In meditation you are not to repress any thought. But it is difficult because your whole mind consists of judgments, theories, “isms,” doctrines, beliefs. So one who is very deeply obsessed with any idea, a philosophy or a religion, cannot really enter into meditation. It is difficult because his obsession will become the barrier. So if you are a Christian or a Hindu or a Jaina, it will be difficult for you to enter meditation because your philosophy gives you judgments. – This is good and that is not good, this has to be repressed, this is not to be allowed.

All philosophies are repressive and all religions, all ideologies, are repressive, because they give you interpretations. They do not allow you to see life as it is. They force interpretations on it.

One who wants to go deep into meditation has to be aware of this nonsense of ideology. Just be a simple man without any philosophy, with no attitude toward life. Just be a seeker – one who is in an inquiry, in a deep inquiry to know what life is. Do not force any ideology over and above it. Then it will be very easy to move into meditation.

Because of this, the greatest meditator the world has ever known, Gautam Buddha, insisted that no ideology is needed, no philosophy is needed, no concepts about life are needed. Whether God is or is not is meaningless, irrelevant. Whether moksha, liberation, exists or not is meaningless. Whether your soul is immortal or not is meaningless.

Buddha was so much anti-philosophy not because he was anti-philosophy, but because anti-philosophy can become the basic ground for a meditator to jump into the unknown. Philosophy means knowing something about the unknown without knowing it. It is just preconceptions, hypotheses, man-constructed ideologies.

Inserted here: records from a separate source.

$ cat src/rtl/sysreg_access_arbiter.sv
// Round-robin arbiter sharing the system-register star port between NREQ requesters,
// with privilege check, single bus strobe per transaction and read timeout.
module sysreg_access_arbiter #(
    parameter int unsigned NREQ      = 2,
    parameter int unsigned TIMEOUT   = 16,
    parameter logic [31:0] PRIV_MASK = 32'h400
) (
    input  logic                 clk,
    input  logic                 rst_n,
    input  logic [NREQ-1:0]      req_valid,
    output logic [NREQ-1:0]      req_ready,
    input  logic [NREQ-1:0]      req_write,
    input  logic [NREQ*5-1:0]    req_group,
    input  logic [NREQ*3-1:0]    req_regnum,
    input  logic [NREQ*2-1:0]    req_plevel,
    input  logic [NREQ*64-1:0]   req_wdata,
    output logic [NREQ-1:0]      rsp_valid,
    output logic [63:0]          rsp_rdata,
    output logic                 rsp_err,
    output logic                 sr_rd_en,
    output logic                 sr_wr_en,
    output logic [4:0]           sr_group,
    output logic [2:0]           sr_regnum,
    output logic [1:0]           sr_plevel,
    output logic [63:0]          sr_wr_val,
    input  logic                 sr_rd_valid,
    input  logic [63:0]          sr_rd_val
);

    localparam int unsigned   PW       = $clog2(NREQ);
    localparam int unsigned   PW1      = PW + 1;
    localparam int unsigned   CW       = $clog2(TIMEOUT) + 1;
    localparam logic [PW-1:0] LAST_IDX = PW'(NREQ - 1);
    localparam logic [PW:0]   NREQ_W   = PW1'(NREQ);
    localparam logic [CW-1:0] CNT_LAST = CW'(TIMEOUT - 1);

    typedef enum logic [1:0] {S_IDLE, S_ISSUE, S_WAIT, S_RESP} state_t;

    state_t          r_state;
    logic [PW-1:0]   r_ptr;
    logic [PW-1:0]   r_owner;
    logic            r_write;
    logic            r_denied;
    logic [CW-1:0]   r_cnt;
    logic            r_rd_en;
    logic            r_wr_en;
    logic [4:0]      r_group;
    logic [2:0]      r_regnum;
    logic [1:0]      r_plevel;
    logic [63:0]     r_wr_val;
    logic [NREQ-1:0] r_rsp_valid;
    logic [63:0]     r_rsp_rdata;
    logic            r_rsp_err;

    logic            w_found;
    logic [PW-1:0]   w_winner;
    logic [PW:0]     w_sum;
    logic [PW-1:0]   w_idx;
    logic            w_write;
    logic [4:0]      w_group;
    logic [2:0]      w_regnum;
    logic [1:0]      w_plevel;
    logic [63:0]     w_wdata;
    logic            w_denied;
    logic [NREQ-1:0] w_owner_oh;

    always_comb begin
        w_found  = 1'b0;
        w_winner = '0;
        w_sum    = '0;
        w_idx    = '0;
        for (int unsigned k = 0; k < NREQ; k++) begin
            w_sum = {1'b0, r_ptr} + PW1'(k);
            w_idx = (w_sum >= NREQ_W) ? PW'(w_sum - NREQ_W) : PW'(w_sum);
            if (!w_found && req_valid[w_idx]) begin
                w_found  = 1'b1;
                w_winner = w_idx;
            end
        end
    end

    always_comb begin
        w_write    = 1'b0;
        w_group    = '0;
        w_regnum   = '0;
        w_plevel   = '0;
        w_wdata    = '0;
        w_owner_oh = '0;
        req_ready  = '0;
        for (int unsigned i = 0; i < NREQ; i++) begin
            if (w_winner == PW'(i)) begin
                w_write  = req_write[i];
                w_group  = req_group[5*i +: 5];
                w_regnum = req_regnum[3*i +: 3];
                w_plevel = req_plevel[2*i +: 2];
                w_wdata  = req_wdata[64*i +: 64];
            end
            w_owner_oh[i] = (r_owner == PW'(i));
            req_ready[i]  = rst_n && (r_state == S_IDLE) && w_found && (w_winner == PW'(i));
        end
        w_denied = PRIV_MASK[w_group] && (w_plevel != 2'd0);
    end

    // Denied requests still spend the ISSUE cycle (strobes suppressed) so that
    // their response lands at the same handshake+2 slot as a write.
    always_ff @(posedge clk or negedge rst_n) begin
        if (!rst_n) begin
            r_state     <= S_IDLE;
            r_ptr       <= '0;
            r_owner     <= '0;
            r_write     <= 1'b0;
            r_denied    <= 1'b0;
            r_cnt       <= '0;
            r_rd_en     <= 1'b0;
            r_wr_en     <= 1'b0;
            r_group     <= '0;
            r_regnum    <= '0;
            r_plevel    <= '0;
            r_wr_val    <= '0;
            r_rsp_valid <= '0;
            r_rsp_rdata <= '0;
            r_rsp_err   <= 1'b0;
        end else begin
            r_rd_en     <= 1'b0;
            r_wr_en     <= 1'b0;
            r_rsp_valid <= '0;
            r_rsp_rdata <= '0;
            r_rsp_err   <= 1'b0;
            case (r_state)
                S_IDLE: begin
                    if (w_found) begin
                        r_owner  <= w_winner;
                        r_ptr    <= (w_winner == LAST_IDX) ? '0 : w_winner + 1'b1;
                        r_write  <= w_write;
                        r_denied <= w_denied;
                        r_group  <= w_group;
                        r_regnum <= w_regnum;
                        r_plevel <= w_plevel;
                        r_wr_val <= w_wdata;
                        r_wr_en  <= !w_denied && w_write;
                        r_rd_en  <= !w_denied && !w_write;
                        r_state  <= S_ISSUE;
                    end
                end
                S_ISSUE: begin
                    if (r_denied || r_write) begin
                        r_rsp_valid <= w_owner_oh;
                        r_rsp_err   <= r_denied;
                        r_state     <= S_RESP;
                    end else begin
                        r_cnt   <= '0;
                        r_state <= S_WAIT;
                    end
                end
                S_WAIT: begin
                    if (sr_rd_valid) begin
                        r_rsp_valid <= w_owner_oh;
                        r_rsp_rdata <= sr_rd_val;
                        r_state     <= S_RESP;
                    end else if (r_cnt == CNT_LAST) begin
                        r_rsp_valid <= w_owner_oh;
                        r_rsp_err   <= 1'b1;
                        r_state     <= S_RESP;
                    end else begin
                        r_cnt <= r_cnt + 1'b1;
                    end
                end
                S_RESP:  r_state <= S_IDLE;
                default: r_state <= S_IDLE;
            endcase
        end
    end

    assign rsp_valid = r_rsp_valid;
    assign rsp_rdata = r_rsp_rdata;
    assign rsp_err   = r_rsp_err;
    assign sr_rd_en  = r_rd_en;
    assign sr_wr_en  = r_wr_en;
    assign sr_group  = r_group;
    assign sr_regnum = r_regnum;
    assign sr_plevel = r_plevel;
    assign sr_wr_val = r_wr_val;

endmodule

This is to be remembered as a very foundational fact: do not judge, let the mind flow easily. As the river flows, let the mind flow easily; just sit on the bank watching. And this watching should be pure – without any interpretations. Sooner or later, when the water has flown, when the repressed ideas have moved, you will find gaps coming. A thought will go, and another thought will not be coming, and there will be a gap – an interval. In that interval, nothingness happens. In that interval you will have the first glimpse of your real face, of the original face.

When there is no thought there is no society. When there is no thought there is no other. When there is no other, no society, you need not have any face. Thoughtlessness is facelessness. In that interval, when one thought has gone and another has not appeared, in that interval, for the first time you will know in reality what is your face – the face you had when you were not born and the face you will have when you die.

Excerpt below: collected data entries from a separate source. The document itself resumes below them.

### src/rtl/half_interp2.sv
// half_interp2: two-channel interleaved 7-tap half-band interpolator, upsample by 2
module half_interp2 #(parameter int dw = 16) (
    input logic clk,
    input logic rst,
    half_interp2_if.slave bus
);
    typedef enum logic [2:0] {WAIT_A, WAIT_B, CALC, EMIT0, EMIT1, EMIT2, EMIT3} state_t;
    localparam logic signed [dw+5:0] k9 = (dw+6)'(9);
    localparam logic signed [dw+5:0] k8 = (dw+6)'(8);
    state_t state_q, state_d;
    logic signed [dw-1:0] ha_q [4], ha_d [4], hb_q [4], hb_d [4];
    logic signed [dw-1:0] pend_q, pend_d, odd_a_q, odd_a_d, odd_b_q, odd_b_d, out_data_q, out_data_d;
    logic signed [dw-1:0] y_a, y_b;
    logic out_valid_q, out_valid_d, out_ch_q, out_ch_d, out_phase_q, out_phase_d;
    logic hs, fire, clip_a, clip_b;
    function automatic logic signed [dw+5:0] sx(input logic signed [dw-1:0] v);
        return {{6{v[dw-1]}}, v};
    endfunction
    function automatic logic signed [dw-1:0] interp(input logic signed [dw-1:0] h0, h1, h2, h3,
                                                    output logic clip);
        logic signed [dw+5:0] acc;
        acc = (k9 * (sx(h1) + sx(h2)) - sx(h0) - sx(h3) + k8) >>> 4;
        clip = acc[dw+5:dw-1] != {7{acc[dw+5]}};
        return clip ? (acc[dw+5] ? {1'b1, {(dw-1){1'b0}}} : {1'b0, {(dw-1){1'b1}}}) : acc[dw-1:0];
    endfunction
    assign bus.in_ready  = !rst && (state_q == WAIT_A || state_q == WAIT_B);
    assign hs            = bus.in_valid && bus.in_ready;
    assign fire          = bus.out_valid && bus.out_ready;
    assign bus.ch_err    = hs && (state_q == WAIT_A ? bus.in_ch : !bus.in_ch);
    assign bus.sat       = !rst && state_q == CALC && (clip_a || clip_b);
    assign bus.out_valid = out_valid_q;
    assign bus.out_data  = out_data_q;
    assign bus.out_ch    = out_ch_q;
    assign bus.out_phase = out_phase_q;
    always_comb begin
        state_d = state_q;
        ha_d = ha_q;
        hb_d = hb_q;
        pend_d = pend_q;
        odd_a_d = odd_a_q;
        odd_b_d = odd_b_q;
        y_a = interp(ha_q[0], ha_q[1], ha_q[2], ha_q[3], clip_a);
        y_b = interp(hb_q[0], hb_q[1], hb_q[2], hb_q[3], clip_b);
        case (state_q)
            WAIT_A: if (hs && !bus.in_ch) begin
                pend_d = bus.in_data;
                state_d = WAIT_B;
            end
            WAIT_B: if (hs && bus.in_ch) begin
                ha_d = '{pend_q, ha_q[0], ha_q[1], ha_q[2]};
                hb_d = '{bus.in_data, hb_q[0], hb_q[1], hb_q[2]};
                state_d = CALC;
            end else if (hs) pend_d = bus.in_data;
            CALC: begin
                odd_a_d = y_a;
                odd_b_d = y_b;
                state_d = EMIT0;
            end
            EMIT0: state_d = fire ? EMIT1 : EMIT0;
            EMIT1: state_d = fire ? EMIT2 : EMIT1;
            EMIT2: state_d = fire ? EMIT3 : EMIT2;
            EMIT3: state_d = fire ? WAIT_A : EMIT3;
            default: state_d = WAIT_A;
        endcase
        // output registers are loaded for the state being entered, so a stall reloads identical values
        out_valid_d = state_d inside {EMIT0, EMIT1, EMIT2, EMIT3};
        out_ch_d = state_d inside {EMIT1, EMIT3};
        out_phase_d = state_d inside {EMIT2, EMIT3};
        out_data_d = state_d == EMIT0 ? ha_q[2] :
                     state_d == EMIT1 ? hb_q[2] :
                     state_d == EMIT2 ? odd_a_q :
                     state_d == EMIT3 ? odd_b_q : '0;
    end
    always_ff @(posedge clk) begin
        if (rst) begin
            state_q <= WAIT_A;
            ha_q <= '{default: '0};
            hb_q <= '{default: '0};
            pend_q <= '0;
            odd_a_q <= '0;
            odd_b_q <= '0;
            out_valid_q <= 1'b0;
            out_ch_q <= 1'b0;
            out_phase_q <= 1'b0;
            out_data_q <= '0;
        end else begin
            state_q <= state_d;
            ha_q <= ha_d;
            hb_q <= hb_d;
            pend_q <= pend_d;
            odd_a_q <= odd_a_d;
            odd_b_q <= odd_b_d;
            out_valid_q <= out_valid_d;
            out_ch_q <= out_ch_d;
            out_phase_q <= out_phase_d;
            out_data_q <= out_data_d;
        end
    end
endmodule

### src/flat_wrapper.sv
// flat-port wrapper written by rule: the top's interface ports become plain ports
module half_interp2_flat 
#(parameter int dw = 16)
  (clk, rst, bus_in_valid, bus_in_data, bus_in_ch, bus_out_ready, bus_in_ready, bus_out_valid, bus_out_data, bus_out_ch, bus_out_phase, bus_sat, bus_ch_err);
  half_interp2_if #(.dw(dw)) bus_i ();
  input logic clk;
  input logic rst;
  input wire logic [$bits(bus_i.in_valid)-1:0] bus_in_valid;
  input wire logic [$bits(bus_i.in_data)-1:0] bus_in_data;
  input wire logic [$bits(bus_i.in_ch)-1:0] bus_in_ch;
  input wire logic [$bits(bus_i.out_ready)-1:0] bus_out_ready;
  output wire logic [$bits(bus_i.in_ready)-1:0] bus_in_ready;
  output wire logic [$bits(bus_i.out_valid)-1:0] bus_out_valid;
  output wire logic [$bits(bus_i.out_data)-1:0] bus_out_data;
  output wire logic [$bits(bus_i.out_ch)-1:0] bus_out_ch;
  output wire logic [$bits(bus_i.out_phase)-1:0] bus_out_phase;
  output wire logic [$bits(bus_i.sat)-1:0] bus_sat;
  output wire logic [$bits(bus_i.ch_err)-1:0] bus_ch_err;
  assign bus_i.in_valid = bus_in_valid;
  assign bus_i.in_data = bus_in_data;
  assign bus_i.in_ch = bus_in_ch;
  assign bus_i.out_ready = bus_out_ready;
  assign bus_in_ready = bus_i.in_ready;
  assign bus_out_valid = bus_i.out_valid;
  assign bus_out_data = bus_i.out_data;
  assign bus_out_ch = bus_i.out_ch;
  assign bus_out_phase = bus_i.out_phase;
  assign bus_sat = bus_i.sat;
  assign bus_ch_err = bus_i.ch_err;
  half_interp2 #(.dw(dw)) u_core (.clk(clk), .rst(rst), .bus(bus_i));
endmodule
### config.mk
export PLATFORM = sky130hd
export DESIGN_NAME = half_interp2_flat
export DESIGN_NICKNAME = d
export VERILOG_FILES = /design/src/rtl/half_interp2_if.sv /design/src/rtl/half_interp2.sv /design/src/flat_wrapper.sv
export SDC_FILE = /design/constraint.sdc
export NUM_CORES = 1
export LEC_CHECK = 0
export CAP_MARGIN = 15
export CORE_MARGIN = 3
export CORE_UTILIZATION = 60
export DETAILED_ROUTE_END_ITERATION = 10
export HOLD_SLACK_MARGIN = 0.02
export PLACE_DENSITY_LB_ADDON = 0.05
export RECOVER_POWER = 100
export SYNTH_ARGS = -nofsm -noshare
export SYNTH_HDL_FRONTEND = slang
export SYNTH_SLANG_ARGS = --single-unit
### constraint.sdc
create_clock -name clk -period 9.5 [get_ports clk]
set_input_delay 1.9 -clock clk [delete_from_list [all_inputs] [get_ports clk]]
set_output_delay 1.9 -clock clk [all_outputs]
set_load 0.05 [all_outputs]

All the faces in life are false. And once you know the real face, once you feel this inner nature which Buddhists call buddha swabhava – the nature of the inner buddha – when you come to feel this inner nature even once, even with a single glimpse, you will be a different person, because now you will constantly know what is false and what is real. Then you will have the criterion. Then you can compare, and there will be no need to ask what is real and what is unreal. The question comes only because you do not know what is real, and whatsoever you know is all unreal.

Only through meditation will you be able to learn what is a false image and what is a real, authentic face. Of course, the mind is automatic, and whatsoever you have done has become mechanical. It is hard to break this mechanicalness.